Source material:
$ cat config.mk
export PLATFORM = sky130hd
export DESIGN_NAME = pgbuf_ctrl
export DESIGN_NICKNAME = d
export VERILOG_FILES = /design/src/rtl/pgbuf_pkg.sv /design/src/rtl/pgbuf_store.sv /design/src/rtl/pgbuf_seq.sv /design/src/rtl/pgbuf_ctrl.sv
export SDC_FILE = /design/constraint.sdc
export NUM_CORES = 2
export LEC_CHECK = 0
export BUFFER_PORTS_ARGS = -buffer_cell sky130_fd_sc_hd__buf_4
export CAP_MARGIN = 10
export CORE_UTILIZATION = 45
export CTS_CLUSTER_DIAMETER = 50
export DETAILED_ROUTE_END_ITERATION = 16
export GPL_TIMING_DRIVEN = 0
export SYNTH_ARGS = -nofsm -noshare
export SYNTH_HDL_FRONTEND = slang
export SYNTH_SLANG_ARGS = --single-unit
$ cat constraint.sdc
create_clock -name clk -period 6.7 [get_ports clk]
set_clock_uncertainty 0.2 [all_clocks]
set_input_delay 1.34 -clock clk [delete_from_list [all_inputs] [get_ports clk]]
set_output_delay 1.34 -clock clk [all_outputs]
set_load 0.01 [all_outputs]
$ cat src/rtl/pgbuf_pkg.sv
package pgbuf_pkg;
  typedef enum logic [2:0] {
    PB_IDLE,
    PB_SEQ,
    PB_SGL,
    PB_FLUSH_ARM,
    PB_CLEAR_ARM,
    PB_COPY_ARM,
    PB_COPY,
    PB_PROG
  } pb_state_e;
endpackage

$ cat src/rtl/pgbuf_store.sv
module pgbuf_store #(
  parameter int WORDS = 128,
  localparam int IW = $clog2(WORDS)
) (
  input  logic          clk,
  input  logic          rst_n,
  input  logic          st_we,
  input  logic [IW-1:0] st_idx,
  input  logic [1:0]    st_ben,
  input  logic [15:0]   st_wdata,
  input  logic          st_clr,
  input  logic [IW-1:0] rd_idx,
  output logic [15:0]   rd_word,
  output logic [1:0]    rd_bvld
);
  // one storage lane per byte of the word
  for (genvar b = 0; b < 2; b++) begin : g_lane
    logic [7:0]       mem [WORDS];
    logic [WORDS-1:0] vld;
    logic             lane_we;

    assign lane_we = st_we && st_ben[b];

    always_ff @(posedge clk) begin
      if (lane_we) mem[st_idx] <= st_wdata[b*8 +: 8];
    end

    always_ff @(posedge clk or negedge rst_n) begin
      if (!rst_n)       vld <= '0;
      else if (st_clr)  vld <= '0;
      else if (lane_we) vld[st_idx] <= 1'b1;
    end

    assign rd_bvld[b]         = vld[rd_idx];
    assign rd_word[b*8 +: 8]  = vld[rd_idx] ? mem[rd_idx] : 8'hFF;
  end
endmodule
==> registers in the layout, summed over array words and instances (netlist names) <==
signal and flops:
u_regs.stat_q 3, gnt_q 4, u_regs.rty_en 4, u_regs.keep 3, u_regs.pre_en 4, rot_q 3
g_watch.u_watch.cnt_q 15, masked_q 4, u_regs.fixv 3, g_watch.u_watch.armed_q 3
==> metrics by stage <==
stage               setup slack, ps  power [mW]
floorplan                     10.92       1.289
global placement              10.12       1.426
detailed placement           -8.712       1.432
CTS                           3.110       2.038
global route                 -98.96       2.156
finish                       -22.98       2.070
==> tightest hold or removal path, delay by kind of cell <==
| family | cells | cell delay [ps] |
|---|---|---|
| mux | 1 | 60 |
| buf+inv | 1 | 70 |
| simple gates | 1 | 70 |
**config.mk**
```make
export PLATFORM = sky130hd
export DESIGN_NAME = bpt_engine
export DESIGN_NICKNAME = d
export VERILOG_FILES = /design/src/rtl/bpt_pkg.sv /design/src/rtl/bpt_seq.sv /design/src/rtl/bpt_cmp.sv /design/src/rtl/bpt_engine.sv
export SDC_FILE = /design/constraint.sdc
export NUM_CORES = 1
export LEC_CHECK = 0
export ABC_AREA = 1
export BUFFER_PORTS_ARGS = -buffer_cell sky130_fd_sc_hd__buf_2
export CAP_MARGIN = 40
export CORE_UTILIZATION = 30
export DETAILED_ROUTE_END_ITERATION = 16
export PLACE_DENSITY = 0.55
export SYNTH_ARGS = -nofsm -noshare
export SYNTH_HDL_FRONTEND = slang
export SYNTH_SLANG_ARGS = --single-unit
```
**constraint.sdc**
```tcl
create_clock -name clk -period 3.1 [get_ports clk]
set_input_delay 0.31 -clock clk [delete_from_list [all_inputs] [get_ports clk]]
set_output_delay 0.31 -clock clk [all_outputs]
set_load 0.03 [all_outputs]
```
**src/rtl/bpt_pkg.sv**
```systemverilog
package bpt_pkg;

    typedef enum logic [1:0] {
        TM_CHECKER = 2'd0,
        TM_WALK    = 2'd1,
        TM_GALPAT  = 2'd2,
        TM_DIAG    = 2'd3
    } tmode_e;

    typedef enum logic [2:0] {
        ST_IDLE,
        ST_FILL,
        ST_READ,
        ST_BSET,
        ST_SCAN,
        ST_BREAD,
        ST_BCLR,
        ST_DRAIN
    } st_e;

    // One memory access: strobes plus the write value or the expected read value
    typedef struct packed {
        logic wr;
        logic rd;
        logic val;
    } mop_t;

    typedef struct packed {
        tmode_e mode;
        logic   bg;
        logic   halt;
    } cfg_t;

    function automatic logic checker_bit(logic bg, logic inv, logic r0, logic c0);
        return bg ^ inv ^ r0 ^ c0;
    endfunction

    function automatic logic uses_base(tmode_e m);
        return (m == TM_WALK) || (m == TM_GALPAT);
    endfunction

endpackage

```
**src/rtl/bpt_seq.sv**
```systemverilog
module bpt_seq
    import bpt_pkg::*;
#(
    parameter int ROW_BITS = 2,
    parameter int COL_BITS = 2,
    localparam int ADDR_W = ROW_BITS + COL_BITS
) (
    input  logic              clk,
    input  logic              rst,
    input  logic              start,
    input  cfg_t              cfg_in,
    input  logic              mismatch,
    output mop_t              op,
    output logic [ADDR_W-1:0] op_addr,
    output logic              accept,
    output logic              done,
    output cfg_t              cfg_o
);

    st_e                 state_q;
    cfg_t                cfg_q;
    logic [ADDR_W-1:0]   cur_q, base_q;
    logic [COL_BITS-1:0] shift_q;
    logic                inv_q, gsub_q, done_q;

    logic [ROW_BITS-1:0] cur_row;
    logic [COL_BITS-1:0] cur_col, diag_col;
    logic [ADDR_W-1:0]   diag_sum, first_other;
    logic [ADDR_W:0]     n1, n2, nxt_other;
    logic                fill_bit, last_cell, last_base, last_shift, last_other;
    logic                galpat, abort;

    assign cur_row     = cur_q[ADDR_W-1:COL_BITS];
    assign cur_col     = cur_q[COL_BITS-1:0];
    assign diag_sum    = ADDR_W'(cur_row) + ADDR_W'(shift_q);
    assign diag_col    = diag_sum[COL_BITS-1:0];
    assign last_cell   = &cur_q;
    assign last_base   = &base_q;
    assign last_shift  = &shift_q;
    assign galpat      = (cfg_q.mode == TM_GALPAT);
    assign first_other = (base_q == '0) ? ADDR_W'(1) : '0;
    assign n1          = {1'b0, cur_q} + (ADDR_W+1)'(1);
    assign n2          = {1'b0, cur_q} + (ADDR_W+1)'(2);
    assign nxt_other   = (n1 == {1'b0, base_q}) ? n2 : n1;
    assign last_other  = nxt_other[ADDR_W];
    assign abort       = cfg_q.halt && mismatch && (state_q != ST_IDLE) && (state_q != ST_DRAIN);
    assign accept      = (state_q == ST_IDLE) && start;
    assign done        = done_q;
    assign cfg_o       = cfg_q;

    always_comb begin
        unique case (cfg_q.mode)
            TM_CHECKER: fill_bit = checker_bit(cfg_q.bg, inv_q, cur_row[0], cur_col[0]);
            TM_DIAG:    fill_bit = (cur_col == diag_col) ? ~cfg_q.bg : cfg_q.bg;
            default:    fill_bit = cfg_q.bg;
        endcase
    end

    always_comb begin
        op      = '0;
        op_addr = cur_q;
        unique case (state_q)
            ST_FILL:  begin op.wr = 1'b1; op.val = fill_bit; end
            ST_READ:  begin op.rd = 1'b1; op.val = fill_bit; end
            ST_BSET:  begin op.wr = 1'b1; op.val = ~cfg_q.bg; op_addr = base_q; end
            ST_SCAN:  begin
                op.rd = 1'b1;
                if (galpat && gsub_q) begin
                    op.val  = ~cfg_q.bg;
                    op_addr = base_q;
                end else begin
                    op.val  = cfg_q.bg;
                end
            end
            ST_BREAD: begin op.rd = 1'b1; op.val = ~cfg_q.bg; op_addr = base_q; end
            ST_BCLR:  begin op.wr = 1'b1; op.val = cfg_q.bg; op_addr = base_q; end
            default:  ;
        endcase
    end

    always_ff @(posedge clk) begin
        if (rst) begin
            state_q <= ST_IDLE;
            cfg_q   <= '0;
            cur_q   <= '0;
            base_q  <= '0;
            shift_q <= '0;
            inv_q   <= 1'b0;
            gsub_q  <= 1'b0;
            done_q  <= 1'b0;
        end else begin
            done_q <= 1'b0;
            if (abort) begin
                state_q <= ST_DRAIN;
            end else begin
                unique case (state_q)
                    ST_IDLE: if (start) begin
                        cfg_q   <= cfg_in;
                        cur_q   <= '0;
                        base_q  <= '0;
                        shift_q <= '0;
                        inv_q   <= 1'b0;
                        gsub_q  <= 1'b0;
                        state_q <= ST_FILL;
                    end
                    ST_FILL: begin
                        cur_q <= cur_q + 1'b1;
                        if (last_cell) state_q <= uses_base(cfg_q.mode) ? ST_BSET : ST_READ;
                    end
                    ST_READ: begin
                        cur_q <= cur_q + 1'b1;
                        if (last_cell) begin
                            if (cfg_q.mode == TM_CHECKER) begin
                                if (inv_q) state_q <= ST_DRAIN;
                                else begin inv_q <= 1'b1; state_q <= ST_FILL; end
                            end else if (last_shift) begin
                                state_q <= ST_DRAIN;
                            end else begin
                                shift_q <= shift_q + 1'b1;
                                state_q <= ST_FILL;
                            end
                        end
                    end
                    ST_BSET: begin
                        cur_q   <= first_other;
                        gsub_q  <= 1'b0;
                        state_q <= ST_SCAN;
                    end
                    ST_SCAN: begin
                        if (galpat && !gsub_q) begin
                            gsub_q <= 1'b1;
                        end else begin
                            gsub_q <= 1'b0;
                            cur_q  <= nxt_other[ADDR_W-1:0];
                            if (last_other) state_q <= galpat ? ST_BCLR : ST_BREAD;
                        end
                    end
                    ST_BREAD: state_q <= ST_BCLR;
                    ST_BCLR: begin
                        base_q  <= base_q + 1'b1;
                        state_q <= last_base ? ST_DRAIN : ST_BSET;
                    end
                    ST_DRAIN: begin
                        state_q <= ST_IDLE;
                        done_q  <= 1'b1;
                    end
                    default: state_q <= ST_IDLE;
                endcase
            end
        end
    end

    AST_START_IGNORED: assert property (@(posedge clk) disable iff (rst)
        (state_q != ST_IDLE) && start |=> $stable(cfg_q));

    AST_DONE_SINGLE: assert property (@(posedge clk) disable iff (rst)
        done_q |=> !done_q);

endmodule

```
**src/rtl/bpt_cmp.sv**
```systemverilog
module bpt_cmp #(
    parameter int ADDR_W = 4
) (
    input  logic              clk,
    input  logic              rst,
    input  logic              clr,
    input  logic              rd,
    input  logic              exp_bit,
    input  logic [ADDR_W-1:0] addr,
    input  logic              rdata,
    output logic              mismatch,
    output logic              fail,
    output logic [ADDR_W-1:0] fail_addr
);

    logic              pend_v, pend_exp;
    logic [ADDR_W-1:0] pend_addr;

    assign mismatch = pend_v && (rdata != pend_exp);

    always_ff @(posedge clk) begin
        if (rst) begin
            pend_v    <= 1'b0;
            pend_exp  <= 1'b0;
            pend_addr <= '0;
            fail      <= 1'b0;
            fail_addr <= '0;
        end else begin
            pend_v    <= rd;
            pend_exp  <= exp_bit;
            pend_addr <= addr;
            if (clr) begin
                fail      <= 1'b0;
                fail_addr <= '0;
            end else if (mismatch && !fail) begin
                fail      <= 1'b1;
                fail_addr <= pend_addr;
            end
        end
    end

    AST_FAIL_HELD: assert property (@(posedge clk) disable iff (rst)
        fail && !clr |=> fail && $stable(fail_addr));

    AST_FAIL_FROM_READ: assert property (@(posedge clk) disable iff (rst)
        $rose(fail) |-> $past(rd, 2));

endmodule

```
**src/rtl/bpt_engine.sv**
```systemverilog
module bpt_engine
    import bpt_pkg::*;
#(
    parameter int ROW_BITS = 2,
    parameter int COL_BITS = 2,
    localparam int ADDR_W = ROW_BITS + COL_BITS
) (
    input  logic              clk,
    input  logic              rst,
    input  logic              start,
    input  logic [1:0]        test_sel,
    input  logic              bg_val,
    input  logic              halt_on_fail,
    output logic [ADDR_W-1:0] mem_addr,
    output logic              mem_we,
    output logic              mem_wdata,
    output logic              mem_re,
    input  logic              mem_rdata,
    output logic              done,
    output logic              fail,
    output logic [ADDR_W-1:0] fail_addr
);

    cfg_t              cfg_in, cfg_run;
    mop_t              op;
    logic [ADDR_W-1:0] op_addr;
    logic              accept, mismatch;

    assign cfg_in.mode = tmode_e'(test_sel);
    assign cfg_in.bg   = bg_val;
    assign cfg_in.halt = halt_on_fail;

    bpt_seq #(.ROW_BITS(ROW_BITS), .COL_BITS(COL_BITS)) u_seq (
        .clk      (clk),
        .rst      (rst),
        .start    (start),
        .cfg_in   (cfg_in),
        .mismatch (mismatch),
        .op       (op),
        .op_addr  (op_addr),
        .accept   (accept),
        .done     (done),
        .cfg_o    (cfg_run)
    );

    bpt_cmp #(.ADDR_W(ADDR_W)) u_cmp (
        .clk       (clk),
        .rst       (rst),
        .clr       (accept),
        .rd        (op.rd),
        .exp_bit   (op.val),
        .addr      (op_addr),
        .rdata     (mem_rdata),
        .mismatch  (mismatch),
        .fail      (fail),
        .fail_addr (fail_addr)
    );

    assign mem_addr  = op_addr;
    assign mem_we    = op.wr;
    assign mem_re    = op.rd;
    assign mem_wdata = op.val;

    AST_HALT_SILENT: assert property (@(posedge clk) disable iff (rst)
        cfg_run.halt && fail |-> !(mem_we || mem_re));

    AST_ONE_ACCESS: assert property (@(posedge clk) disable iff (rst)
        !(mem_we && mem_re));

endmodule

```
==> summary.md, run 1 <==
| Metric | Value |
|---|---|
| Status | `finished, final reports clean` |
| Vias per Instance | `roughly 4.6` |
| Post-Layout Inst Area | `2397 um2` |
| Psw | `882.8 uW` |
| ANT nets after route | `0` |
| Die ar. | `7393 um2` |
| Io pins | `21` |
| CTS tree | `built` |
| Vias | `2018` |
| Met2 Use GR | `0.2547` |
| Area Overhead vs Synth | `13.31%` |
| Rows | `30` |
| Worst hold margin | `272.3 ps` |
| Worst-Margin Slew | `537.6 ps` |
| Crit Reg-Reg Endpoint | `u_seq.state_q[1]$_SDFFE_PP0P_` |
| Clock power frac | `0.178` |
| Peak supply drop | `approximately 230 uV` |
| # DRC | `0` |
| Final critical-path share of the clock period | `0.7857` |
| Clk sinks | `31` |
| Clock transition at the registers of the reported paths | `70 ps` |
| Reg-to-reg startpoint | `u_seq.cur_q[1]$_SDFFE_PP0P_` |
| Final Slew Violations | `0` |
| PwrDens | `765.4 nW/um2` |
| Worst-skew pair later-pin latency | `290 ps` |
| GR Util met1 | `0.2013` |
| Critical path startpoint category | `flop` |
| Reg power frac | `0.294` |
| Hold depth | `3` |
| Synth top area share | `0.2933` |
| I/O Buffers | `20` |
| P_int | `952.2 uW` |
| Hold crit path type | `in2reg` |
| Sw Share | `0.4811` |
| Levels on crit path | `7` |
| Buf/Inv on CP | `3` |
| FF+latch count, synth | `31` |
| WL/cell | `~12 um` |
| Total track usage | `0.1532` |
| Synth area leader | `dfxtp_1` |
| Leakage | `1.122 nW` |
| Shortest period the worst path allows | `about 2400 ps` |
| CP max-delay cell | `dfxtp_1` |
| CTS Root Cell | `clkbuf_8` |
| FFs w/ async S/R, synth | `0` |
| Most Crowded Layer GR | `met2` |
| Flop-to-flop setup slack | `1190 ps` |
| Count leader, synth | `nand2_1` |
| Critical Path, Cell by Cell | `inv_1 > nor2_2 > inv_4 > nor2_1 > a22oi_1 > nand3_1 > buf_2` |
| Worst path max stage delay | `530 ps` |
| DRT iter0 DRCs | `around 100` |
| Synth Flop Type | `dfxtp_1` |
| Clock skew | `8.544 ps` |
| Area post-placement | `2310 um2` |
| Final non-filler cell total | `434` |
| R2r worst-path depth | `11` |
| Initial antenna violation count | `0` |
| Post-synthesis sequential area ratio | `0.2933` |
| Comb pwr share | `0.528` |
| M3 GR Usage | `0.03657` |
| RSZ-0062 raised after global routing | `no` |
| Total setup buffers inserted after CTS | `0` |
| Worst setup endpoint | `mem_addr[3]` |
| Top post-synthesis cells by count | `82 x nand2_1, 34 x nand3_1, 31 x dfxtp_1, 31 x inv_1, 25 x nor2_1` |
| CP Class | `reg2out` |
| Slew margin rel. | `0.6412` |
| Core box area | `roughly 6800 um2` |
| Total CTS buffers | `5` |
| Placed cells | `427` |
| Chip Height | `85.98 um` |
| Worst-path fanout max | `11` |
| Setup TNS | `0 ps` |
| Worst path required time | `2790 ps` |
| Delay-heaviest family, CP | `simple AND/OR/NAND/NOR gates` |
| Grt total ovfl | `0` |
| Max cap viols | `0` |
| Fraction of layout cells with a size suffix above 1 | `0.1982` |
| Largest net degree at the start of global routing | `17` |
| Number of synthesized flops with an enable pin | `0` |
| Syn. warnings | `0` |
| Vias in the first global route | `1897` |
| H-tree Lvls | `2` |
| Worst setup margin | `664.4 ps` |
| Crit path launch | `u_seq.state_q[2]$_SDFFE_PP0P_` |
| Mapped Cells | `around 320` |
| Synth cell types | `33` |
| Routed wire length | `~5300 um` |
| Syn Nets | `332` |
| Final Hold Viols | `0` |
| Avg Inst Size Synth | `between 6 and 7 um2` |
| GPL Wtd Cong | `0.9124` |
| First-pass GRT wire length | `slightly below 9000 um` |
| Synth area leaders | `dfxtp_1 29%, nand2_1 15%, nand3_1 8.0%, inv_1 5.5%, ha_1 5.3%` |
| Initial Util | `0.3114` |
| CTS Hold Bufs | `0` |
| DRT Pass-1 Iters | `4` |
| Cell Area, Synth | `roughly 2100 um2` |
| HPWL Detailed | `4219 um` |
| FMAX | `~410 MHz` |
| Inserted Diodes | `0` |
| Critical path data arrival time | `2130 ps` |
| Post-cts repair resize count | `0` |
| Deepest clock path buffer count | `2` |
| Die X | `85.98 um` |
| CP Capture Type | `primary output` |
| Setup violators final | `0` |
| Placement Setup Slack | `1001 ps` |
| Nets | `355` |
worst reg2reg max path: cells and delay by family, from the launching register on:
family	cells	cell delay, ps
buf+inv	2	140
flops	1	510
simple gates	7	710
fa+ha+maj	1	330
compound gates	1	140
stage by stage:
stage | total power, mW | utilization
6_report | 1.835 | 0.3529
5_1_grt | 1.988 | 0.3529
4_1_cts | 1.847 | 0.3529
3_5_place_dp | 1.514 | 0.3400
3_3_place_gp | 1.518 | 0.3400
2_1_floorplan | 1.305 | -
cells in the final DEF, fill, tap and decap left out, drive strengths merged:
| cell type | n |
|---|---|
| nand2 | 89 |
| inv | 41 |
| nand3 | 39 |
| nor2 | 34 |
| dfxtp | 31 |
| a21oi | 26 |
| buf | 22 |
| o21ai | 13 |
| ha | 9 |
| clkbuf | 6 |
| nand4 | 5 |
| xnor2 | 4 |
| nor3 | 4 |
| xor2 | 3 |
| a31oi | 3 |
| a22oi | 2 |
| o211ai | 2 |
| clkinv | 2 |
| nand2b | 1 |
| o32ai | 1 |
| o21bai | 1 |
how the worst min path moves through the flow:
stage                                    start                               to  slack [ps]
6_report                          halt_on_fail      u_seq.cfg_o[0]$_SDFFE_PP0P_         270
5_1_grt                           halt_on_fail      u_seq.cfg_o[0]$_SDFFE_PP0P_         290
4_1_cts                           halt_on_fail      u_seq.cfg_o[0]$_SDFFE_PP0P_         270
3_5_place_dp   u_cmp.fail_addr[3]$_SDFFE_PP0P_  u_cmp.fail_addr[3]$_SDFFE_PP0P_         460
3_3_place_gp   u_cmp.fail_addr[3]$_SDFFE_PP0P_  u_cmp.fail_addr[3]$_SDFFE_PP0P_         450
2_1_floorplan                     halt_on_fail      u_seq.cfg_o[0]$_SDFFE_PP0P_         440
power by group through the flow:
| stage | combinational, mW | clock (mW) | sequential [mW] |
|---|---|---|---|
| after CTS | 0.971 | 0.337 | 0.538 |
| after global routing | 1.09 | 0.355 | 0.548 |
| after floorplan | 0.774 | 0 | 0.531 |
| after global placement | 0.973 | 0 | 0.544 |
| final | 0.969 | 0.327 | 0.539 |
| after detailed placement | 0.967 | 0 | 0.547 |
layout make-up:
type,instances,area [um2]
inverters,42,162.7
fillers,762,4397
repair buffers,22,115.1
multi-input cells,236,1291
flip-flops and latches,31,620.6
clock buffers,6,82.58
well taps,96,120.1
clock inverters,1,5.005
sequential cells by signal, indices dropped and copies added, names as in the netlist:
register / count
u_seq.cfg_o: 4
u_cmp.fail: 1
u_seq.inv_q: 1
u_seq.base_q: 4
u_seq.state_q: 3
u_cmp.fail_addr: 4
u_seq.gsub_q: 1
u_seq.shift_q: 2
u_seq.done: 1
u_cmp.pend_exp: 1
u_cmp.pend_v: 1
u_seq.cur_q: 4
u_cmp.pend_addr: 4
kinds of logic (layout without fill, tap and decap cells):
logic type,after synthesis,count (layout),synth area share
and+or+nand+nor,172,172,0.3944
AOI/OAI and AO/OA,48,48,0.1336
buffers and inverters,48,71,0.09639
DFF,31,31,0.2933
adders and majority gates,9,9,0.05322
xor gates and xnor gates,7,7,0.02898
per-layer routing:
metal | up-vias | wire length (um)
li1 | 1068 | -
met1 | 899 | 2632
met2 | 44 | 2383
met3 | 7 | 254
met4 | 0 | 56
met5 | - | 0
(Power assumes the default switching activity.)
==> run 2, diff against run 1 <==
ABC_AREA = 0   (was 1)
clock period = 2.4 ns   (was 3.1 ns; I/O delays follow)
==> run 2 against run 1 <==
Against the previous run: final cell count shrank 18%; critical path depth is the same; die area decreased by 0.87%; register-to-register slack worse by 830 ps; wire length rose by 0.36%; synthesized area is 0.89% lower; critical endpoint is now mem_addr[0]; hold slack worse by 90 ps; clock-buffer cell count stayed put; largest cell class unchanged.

Directions:
Using the listing above, copy exactly the line that contains "u_cmp.pend_addr: 4", the line that contains "metal | up-vias | wire length (um)", and each line that falls between them.

Answer below:
u_cmp.pend_addr: 4
kinds of logic (layout without fill, tap and decap cells):
logic type,after synthesis,count (layout),synth area share
and+or+nand+nor,172,172,0.3944
AOI/OAI and AO/OA,48,48,0.1336
buffers and inverters,48,71,0.09639
DFF,31,31,0.2933
adders and majority gates,9,9,0.05322
xor gates and xnor gates,7,7,0.02898
per-layer routing:
metal | up-vias | wire length (um)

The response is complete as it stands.